Re: SpanQuery and BoostingTermQuery oddities

Posted by Michael McCandless <lu...@mikemccandless.com>.

All Span*Query seem to rely on the SpanQuery.createWeight (which
returns SpanWeight/SpanScorer) to make their weight/scorer.
SpanScorer in turn simply enumerates all spans summing up their
"sloppy freq" and always scoring with that, regardless of the sub
queries.

So SpanNearQuery (or any composite span query, eg even SpanFirstQuery
I think will do this), disregards the scores of its child query/ies.

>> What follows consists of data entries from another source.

--- src/sv/thermocouple_frame_decoder.sv ---
// Thermocouple frame decoder top level: input stage, decode, record store, result register.
// One converter frame per transfer on the input channel; each transfer yields exactly one
// result, loaded into the result register at the edge where it leaves the input register, so
// with out_ready held high a new one is taken every cycle. The input register and the result
// register form a two-stage pipeline; the per-channel record is updated at the same edge that
// loads the result, so back-to-back frames to one channel see each other's updates. The
// invalid sentinel lives at APB address 0 and should be written only while no frames are in
// flight; records already holding the old sentinel keep it.
module thermocouple_frame_decoder (
    input  logic                          clk,
    input  logic                          rst_n,
    // APB configuration
    input  logic                          psel,
    input  logic                          penable,
    input  logic                          pwrite,
    input  logic [2:0]                    paddr,
    input  logic [31:0]                   pwdata,
    output logic [31:0]                   prdata,
    output logic                          pready,
    // frame input
    input  logic                          in_valid,
    output logic                          in_ready,
    input  logic [tfd_pkg::CH_W-1:0]      channel,
    input  logic [31:0]                   frame,
    input  logic                          bus_error,
    // result output
    output logic                          out_valid,
    input  logic                          out_ready,
    output logic [tfd_pkg::CH_W-1:0]      channel_out,
    output logic signed [15:0]            hot_temp,
    output logic signed [15:0]            cold_temp,
    output logic [tfd_pkg::FLAG_W-1:0]    fault_flags,
    output logic                          reading_valid,
    output logic [tfd_pkg::SUMMARY_W-1:0] fault_summary
);

    logic [tfd_pkg::TEMP_W-1:0]    sentinel_reg;
    logic                          s1_valid_reg;
    logic [tfd_pkg::CH_W-1:0]      s1_channel_reg;
    logic [31:0]                   s1_frame_reg;
    logic                          s1_berr_reg;
    logic                          out_valid_reg;
    logic [tfd_pkg::CH_W-1:0]      ch_out_reg;
    tfd_pkg::rec_t                 rec_out_reg;
    logic [tfd_pkg::SUMMARY_W-1:0] summary_reg;

    logic                          advance;
    logic                          fire;
    logic                          cfg_wr;
    logic                          in_range;
    logic [tfd_pkg::CH_W-1:0]      rd_ch;
    tfd_pkg::rec_t                 rd_rec;
    tfd_pkg::rec_t                 dec_rec;
    tfd_pkg::store_wr_t            wr;
    logic [tfd_pkg::SUMMARY_W-1:0] summary_next;

    // configuration port
    assign pready = 1'b1;
    assign cfg_wr = psel && penable && pwrite && pready && (paddr[2] == tfd_pkg::REG_INVALID_SENTINEL);
    assign prdata = (paddr[2] == tfd_pkg::REG_INVALID_SENTINEL)
                  ? {{16{sentinel_reg[15]}}, sentinel_reg} : 32'h0;

    always_ff @(posedge clk or negedge rst_n)
    begin
        if (!rst_n)
        begin
            sentinel_reg <= tfd_pkg::SENTINEL_RESET;
        end
        else if (cfg_wr)
        begin
            sentinel_reg <= pwdata[15:0];
        end
    end

    // pipeline control
    assign advance  = !out_valid_reg || out_ready;
    assign in_ready = !s1_valid_reg || advance;
    assign fire     = s1_valid_reg && advance;

    always_ff @(posedge clk or negedge rst_n)
    begin
        if (!rst_n)
        begin
            s1_valid_reg  <= 1'b0;
            out_valid_reg <= 1'b0;
        end
        else
        begin
            if (in_ready)
            begin
                s1_valid_reg <= in_valid;
            end
            if (advance)
            begin
                out_valid_reg <= s1_valid_reg;
            end
        end
    end

    always_ff @(posedge clk)
    begin
        if (in_valid && in_ready)
        begin
            s1_channel_reg <= channel;
            s1_frame_reg   <= frame;
            s1_berr_reg    <= bus_error;
        end
        if (fire)
        begin
            ch_out_reg  <= in_range ? s1_channel_reg : '0;
            rec_out_reg <= in_range ? dec_rec : rd_rec;
            summary_reg <= summary_next;
        end
    end

    assign rd_ch = in_range ? s1_channel_reg : '0;

    tfd_decode u_decode (
        .channel     (s1_channel_reg),
        .frame       (s1_frame_reg),
        .bus_error   (s1_berr_reg),
        .sentinel    (sentinel_reg),
        .stored_cold (rd_rec.cold),
        .in_range    (in_range),
        .rec         (dec_rec)
    );

    always_comb
    begin
        wr.en  = fire && in_range;
        wr.ch  = s1_channel_reg;
        wr.rec = dec_rec;
    end

    tfd_store u_store (
        .clk          (clk),
        .rst_n        (rst_n),
        .wr           (wr),
        .rd_ch        (rd_ch),
        .rd_rec       (rd_rec),
        .summary_next (summary_next)
    );

    assign out_valid     = out_valid_reg;
    assign channel_out   = ch_out_reg;
    assign hot_temp      = rec_out_reg.hot;
    assign cold_temp     = rec_out_reg.cold;
    assign fault_flags   = rec_out_reg.flags;
    assign reading_valid = rec_out_reg.valid;
    assign fault_summary = summary_reg;

    a_valid_no_fault: assert property (@(posedge clk) disable iff (!rst_n)
        out_valid && reading_valid |-> fault_flags == tfd_pkg::FLT_NONE)
        else $error("valid reading reported with fault flags");

    a_noans_alone: assert property (@(posedge clk) disable iff (!rst_n)
        out_valid && fault_flags[3] |-> fault_flags[2:0] == 3'b000)
        else $error("no-answer flag combined with detail faults");

    a_summary_match: assert property (@(posedge clk) disable iff (!rst_n)
        out_valid |-> (fault_summary[{channel_out, 1'b0}] == (fault_flags != tfd_pkg::FLT_NONE))
                   && (fault_summary[{channel_out, 1'b1}] == fault_flags[3]))
        else $error("fault summary disagrees with reported record");

    a_fire_result: assert property (@(posedge clk) disable iff (!rst_n)
        fire |=> out_valid_reg)
        else $error("decoded frame produced no result");

endmodule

I agree it's odd... it seems like composite span queries ought to take
their child query scoring into account.  This would be a benefit of
merging into the normal Query*, since these composite queries already
factor in scoring from their sub queries.

Mike

On Wed, Aug 5, 2009 at 11:01 AM, Mark Miller<ma...@gmail.com> wrote:
> Grant Ingersoll wrote:
>>
>> On Aug 5, 2009, at 10:07 AM, Mark Miller wrote:
>>>
>>> Yeah - SpanQuery's don't use the boosts from subspans - it just uses the
>>> idf for the query terms and the span length I believe - and the boost for
>>> the top level Query.
>>>
>>> Is that the right way to go? I guess Doug seemed to think so? I don't
>>> know. It is sort of a bug that lower boosts would be ignored right? There is
>>> an issue for it somewhere.
>>>
>>> It gets complicated quick to change it - all of a sudden you need
>>> something like BooleanQuery ...
>>>
>>
>> Not sure it needs BooleanQuery, but it does seem like it should take into
>> account the scores of the subclauses (regardless of BoostingTermQuery).
>>  There is a spot in creating the SpanScorer where it gets the value from the
>> QueryWeight, but this QueryWeight does not account for the subclauses
>> QueryWeights.
>>
>
> It doesn't need BooleanQuery - it needs BooleanQuery type logic - which is
> fairly complicated. At least to do it right I think. I don't have a clear
> memory of it, but I started to try and address this once and ...
> well I didn't continue.
>
> --
> - Mark
>
> http://www.lucidimagination.com
>
>
>
>
> ---------------------------------------------------------------------
> To unsubscribe, e-mail: java-dev-unsubscribe@lucene.apache.org
> For additional commands, e-mail: java-dev-help@lucene.apache.org
>
>

---------------------------------------------------------------------
To unsubscribe, e-mail: java-dev-unsubscribe@lucene.apache.org
For additional commands, e-mail: java-dev-help@lucene.apache.org

Re: SpanQuery and BoostingTermQuery oddities

Posted by Mark Miller <ma...@gmail.com>.

Grant Ingersoll wrote:
>
> On Aug 5, 2009, at 10:07 AM, Mark Miller wrote:
>> Yeah - SpanQuery's don't use the boosts from subspans - it just uses 
>> the idf for the query terms and the span length I believe - and the 
>> boost for the top level Query.
>>
>> Is that the right way to go? I guess Doug seemed to think so? I don't 
>> know. It is sort of a bug that lower boosts would be ignored right? 
>> There is an issue for it somewhere.
>>
>> It gets complicated quick to change it - all of a sudden you need 
>> something like BooleanQuery ...
>>
>
> Not sure it needs BooleanQuery, but it does seem like it should take 
> into account the scores of the subclauses (regardless of 
> BoostingTermQuery).  There is a spot in creating the SpanScorer where 
> it gets the value from the QueryWeight, but this QueryWeight does not 
> account for the subclauses QueryWeights.
>

It doesn't need BooleanQuery - it needs BooleanQuery type logic - which 
is fairly complicated. At least to do it right I think. I don't have a 
clear memory of it, but I started to try and address this once and ...
well I didn't continue.

-- 
- Mark

http://www.lucidimagination.com




---------------------------------------------------------------------
To unsubscribe, e-mail: java-dev-unsubscribe@lucene.apache.org
For additional commands, e-mail: java-dev-help@lucene.apache.org

Re: SpanQuery and BoostingTermQuery oddities

Posted by Grant Ingersoll <gs...@apache.org>.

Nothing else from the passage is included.